> _Requirement_:
Go to the line holding "antenna_cells = 0" in the entries below and write out exactly every line down to and including the line holding "ys_warn_count = 2".

################

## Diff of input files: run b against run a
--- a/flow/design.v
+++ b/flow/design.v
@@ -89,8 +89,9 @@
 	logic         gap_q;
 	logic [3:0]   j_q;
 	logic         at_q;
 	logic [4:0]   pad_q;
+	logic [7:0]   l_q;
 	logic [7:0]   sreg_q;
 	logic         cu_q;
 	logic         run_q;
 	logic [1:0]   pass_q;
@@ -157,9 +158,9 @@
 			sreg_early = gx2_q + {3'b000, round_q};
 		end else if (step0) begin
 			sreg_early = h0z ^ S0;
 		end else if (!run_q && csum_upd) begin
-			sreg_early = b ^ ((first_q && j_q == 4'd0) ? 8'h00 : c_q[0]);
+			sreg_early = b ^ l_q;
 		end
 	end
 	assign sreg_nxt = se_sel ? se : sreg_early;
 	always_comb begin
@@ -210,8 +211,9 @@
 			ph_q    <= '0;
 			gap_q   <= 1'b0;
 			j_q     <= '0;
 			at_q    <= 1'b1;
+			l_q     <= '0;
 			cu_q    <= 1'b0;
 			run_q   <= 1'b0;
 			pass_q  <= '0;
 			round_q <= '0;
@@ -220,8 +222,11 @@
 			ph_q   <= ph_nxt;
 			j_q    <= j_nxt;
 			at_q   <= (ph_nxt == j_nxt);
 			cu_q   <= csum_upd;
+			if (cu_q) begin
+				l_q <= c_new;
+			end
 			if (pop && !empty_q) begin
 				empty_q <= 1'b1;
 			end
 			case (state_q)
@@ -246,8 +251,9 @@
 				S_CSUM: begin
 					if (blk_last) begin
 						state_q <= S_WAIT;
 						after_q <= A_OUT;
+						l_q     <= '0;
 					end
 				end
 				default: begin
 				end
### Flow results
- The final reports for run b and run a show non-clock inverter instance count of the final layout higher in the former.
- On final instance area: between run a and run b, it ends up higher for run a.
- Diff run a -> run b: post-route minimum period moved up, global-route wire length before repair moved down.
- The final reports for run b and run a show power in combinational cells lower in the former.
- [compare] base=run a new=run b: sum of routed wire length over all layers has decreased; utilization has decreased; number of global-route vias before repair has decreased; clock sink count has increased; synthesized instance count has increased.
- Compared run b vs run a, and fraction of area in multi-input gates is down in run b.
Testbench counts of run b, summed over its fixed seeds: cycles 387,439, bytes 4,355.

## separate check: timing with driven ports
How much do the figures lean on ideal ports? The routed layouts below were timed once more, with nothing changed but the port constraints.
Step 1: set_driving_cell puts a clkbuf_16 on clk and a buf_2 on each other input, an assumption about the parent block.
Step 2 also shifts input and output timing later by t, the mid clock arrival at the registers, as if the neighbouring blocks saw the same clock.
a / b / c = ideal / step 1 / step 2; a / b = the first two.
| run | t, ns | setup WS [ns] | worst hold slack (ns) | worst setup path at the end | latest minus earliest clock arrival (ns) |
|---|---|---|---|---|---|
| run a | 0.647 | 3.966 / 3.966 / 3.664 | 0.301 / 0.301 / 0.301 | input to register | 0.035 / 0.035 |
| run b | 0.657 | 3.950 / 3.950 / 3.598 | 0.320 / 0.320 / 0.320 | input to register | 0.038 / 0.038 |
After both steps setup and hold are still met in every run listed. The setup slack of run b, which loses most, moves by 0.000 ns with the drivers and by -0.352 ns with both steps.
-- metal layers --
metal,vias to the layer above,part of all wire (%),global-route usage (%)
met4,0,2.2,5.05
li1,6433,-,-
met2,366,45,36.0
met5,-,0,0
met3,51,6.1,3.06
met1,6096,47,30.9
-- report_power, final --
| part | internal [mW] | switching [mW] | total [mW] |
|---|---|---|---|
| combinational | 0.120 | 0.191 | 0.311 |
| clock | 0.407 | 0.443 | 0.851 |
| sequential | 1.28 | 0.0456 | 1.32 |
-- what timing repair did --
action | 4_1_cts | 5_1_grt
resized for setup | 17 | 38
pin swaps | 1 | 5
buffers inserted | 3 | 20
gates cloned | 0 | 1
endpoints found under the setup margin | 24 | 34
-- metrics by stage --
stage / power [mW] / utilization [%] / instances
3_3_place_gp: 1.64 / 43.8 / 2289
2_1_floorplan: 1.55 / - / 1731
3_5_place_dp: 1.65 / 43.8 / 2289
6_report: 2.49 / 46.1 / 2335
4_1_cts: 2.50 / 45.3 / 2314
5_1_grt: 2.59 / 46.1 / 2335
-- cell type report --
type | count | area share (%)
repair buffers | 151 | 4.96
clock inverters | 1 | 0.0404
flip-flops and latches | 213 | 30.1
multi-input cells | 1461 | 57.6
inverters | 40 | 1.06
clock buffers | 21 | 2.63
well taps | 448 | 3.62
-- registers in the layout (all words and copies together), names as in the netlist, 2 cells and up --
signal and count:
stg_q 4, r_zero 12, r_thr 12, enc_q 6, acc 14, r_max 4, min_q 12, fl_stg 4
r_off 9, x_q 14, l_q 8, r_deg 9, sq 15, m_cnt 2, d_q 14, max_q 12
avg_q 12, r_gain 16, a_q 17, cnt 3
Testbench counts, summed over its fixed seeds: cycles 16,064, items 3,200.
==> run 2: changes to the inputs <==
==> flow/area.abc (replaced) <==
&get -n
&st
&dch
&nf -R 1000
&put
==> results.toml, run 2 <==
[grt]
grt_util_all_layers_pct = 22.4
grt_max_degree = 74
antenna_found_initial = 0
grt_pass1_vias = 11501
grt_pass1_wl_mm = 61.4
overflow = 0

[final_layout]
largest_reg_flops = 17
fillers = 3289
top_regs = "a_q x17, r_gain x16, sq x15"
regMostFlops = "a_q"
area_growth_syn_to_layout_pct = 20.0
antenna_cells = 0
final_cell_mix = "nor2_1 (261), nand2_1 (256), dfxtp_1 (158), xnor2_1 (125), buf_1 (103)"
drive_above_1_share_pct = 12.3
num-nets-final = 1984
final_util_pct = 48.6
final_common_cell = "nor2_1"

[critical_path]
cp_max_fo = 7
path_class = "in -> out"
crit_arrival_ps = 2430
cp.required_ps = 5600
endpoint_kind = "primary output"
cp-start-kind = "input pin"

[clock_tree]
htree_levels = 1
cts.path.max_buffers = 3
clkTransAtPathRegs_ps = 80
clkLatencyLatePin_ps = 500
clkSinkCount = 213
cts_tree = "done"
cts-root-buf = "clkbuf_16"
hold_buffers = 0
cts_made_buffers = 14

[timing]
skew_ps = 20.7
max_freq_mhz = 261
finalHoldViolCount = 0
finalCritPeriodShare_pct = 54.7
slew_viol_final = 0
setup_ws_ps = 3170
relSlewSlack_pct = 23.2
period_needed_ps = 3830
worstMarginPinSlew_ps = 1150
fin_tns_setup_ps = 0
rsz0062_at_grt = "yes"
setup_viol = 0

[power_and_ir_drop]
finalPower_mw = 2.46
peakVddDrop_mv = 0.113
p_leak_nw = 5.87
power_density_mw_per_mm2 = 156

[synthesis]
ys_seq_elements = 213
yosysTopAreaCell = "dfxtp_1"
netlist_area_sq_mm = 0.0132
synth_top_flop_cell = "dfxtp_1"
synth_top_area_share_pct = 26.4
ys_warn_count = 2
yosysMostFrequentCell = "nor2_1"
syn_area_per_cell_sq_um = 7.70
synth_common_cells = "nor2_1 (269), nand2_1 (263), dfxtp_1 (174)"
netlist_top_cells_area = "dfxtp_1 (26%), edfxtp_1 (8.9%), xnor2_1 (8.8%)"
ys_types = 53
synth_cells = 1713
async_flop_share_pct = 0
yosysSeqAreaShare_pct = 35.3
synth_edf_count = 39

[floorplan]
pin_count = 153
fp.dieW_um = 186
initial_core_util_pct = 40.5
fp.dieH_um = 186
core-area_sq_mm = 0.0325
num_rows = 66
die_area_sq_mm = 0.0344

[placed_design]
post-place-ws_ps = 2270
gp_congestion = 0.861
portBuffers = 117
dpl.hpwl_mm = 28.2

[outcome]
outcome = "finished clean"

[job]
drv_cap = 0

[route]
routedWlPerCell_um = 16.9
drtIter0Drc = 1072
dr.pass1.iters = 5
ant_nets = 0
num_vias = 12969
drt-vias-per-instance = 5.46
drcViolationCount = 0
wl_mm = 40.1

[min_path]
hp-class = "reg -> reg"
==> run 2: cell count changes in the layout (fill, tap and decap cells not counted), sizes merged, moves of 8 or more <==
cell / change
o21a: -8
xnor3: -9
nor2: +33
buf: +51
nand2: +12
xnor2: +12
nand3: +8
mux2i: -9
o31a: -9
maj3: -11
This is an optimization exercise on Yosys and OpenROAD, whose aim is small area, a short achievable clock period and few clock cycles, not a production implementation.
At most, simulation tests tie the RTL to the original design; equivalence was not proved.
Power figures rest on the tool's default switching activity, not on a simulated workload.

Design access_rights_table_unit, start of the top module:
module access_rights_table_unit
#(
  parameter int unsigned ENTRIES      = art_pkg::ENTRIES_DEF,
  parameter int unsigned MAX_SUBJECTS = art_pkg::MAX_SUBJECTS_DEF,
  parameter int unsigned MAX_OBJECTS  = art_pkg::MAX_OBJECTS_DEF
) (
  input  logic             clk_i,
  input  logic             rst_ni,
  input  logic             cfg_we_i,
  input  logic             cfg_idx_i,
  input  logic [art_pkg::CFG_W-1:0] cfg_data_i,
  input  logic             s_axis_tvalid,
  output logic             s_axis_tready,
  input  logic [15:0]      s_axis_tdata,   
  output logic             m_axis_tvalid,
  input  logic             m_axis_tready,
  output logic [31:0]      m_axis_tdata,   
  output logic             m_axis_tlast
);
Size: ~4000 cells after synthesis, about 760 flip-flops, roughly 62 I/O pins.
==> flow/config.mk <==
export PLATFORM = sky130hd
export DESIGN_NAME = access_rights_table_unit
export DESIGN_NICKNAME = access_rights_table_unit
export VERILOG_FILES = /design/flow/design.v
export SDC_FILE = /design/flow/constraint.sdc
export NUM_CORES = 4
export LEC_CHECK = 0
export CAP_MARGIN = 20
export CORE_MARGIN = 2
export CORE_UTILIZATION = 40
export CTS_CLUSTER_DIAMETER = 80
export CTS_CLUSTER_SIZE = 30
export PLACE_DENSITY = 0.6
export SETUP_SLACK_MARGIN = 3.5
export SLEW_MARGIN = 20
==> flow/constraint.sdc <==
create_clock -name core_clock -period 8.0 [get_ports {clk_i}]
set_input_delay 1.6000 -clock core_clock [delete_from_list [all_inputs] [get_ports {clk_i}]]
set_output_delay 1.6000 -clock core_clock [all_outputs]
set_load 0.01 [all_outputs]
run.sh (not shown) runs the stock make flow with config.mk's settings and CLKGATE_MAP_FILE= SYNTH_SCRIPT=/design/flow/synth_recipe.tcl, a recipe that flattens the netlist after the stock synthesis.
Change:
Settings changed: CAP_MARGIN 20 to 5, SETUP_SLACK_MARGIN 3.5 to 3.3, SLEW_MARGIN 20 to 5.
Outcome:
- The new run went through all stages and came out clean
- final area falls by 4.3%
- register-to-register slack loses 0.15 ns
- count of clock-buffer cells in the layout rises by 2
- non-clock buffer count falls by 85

################

> _Solution to this problem_:
antenna_cells = 0
final_cell_mix = "nor2_1 (261), nand2_1 (256), dfxtp_1 (158), xnor2_1 (125), buf_1 (103)"
drive_above_1_share_pct = 12.3
num-nets-final = 1984
final_util_pct = 48.6
final_common_cell = "nor2_1"

[critical_path]
cp_max_fo = 7
path_class = "in -> out"
crit_arrival_ps = 2430
cp.required_ps = 5600
endpoint_kind = "primary output"
cp-start-kind = "input pin"

[clock_tree]
htree_levels = 1
cts.path.max_buffers = 3
clkTransAtPathRegs_ps = 80
clkLatencyLatePin_ps = 500
clkSinkCount = 213
cts_tree = "done"
cts-root-buf = "clkbuf_16"
hold_buffers = 0
cts_made_buffers = 14

[timing]
skew_ps = 20.7
max_freq_mhz = 261
finalHoldViolCount = 0
finalCritPeriodShare_pct = 54.7
slew_viol_final = 0
setup_ws_ps = 3170
relSlewSlack_pct = 23.2
period_needed_ps = 3830
worstMarginPinSlew_ps = 1150
fin_tns_setup_ps = 0
rsz0062_at_grt = "yes"
setup_viol = 0

[power_and_ir_drop]
finalPower_mw = 2.46
peakVddDrop_mv = 0.113
p_leak_nw = 5.87
power_density_mw_per_mm2 = 156

[synthesis]
ys_seq_elements = 213
yosysTopAreaCell = "dfxtp_1"
netlist_area_sq_mm = 0.0132
synth_top_flop_cell = "dfxtp_1"
synth_top_area_share_pct = 26.4
ys_warn_count = 2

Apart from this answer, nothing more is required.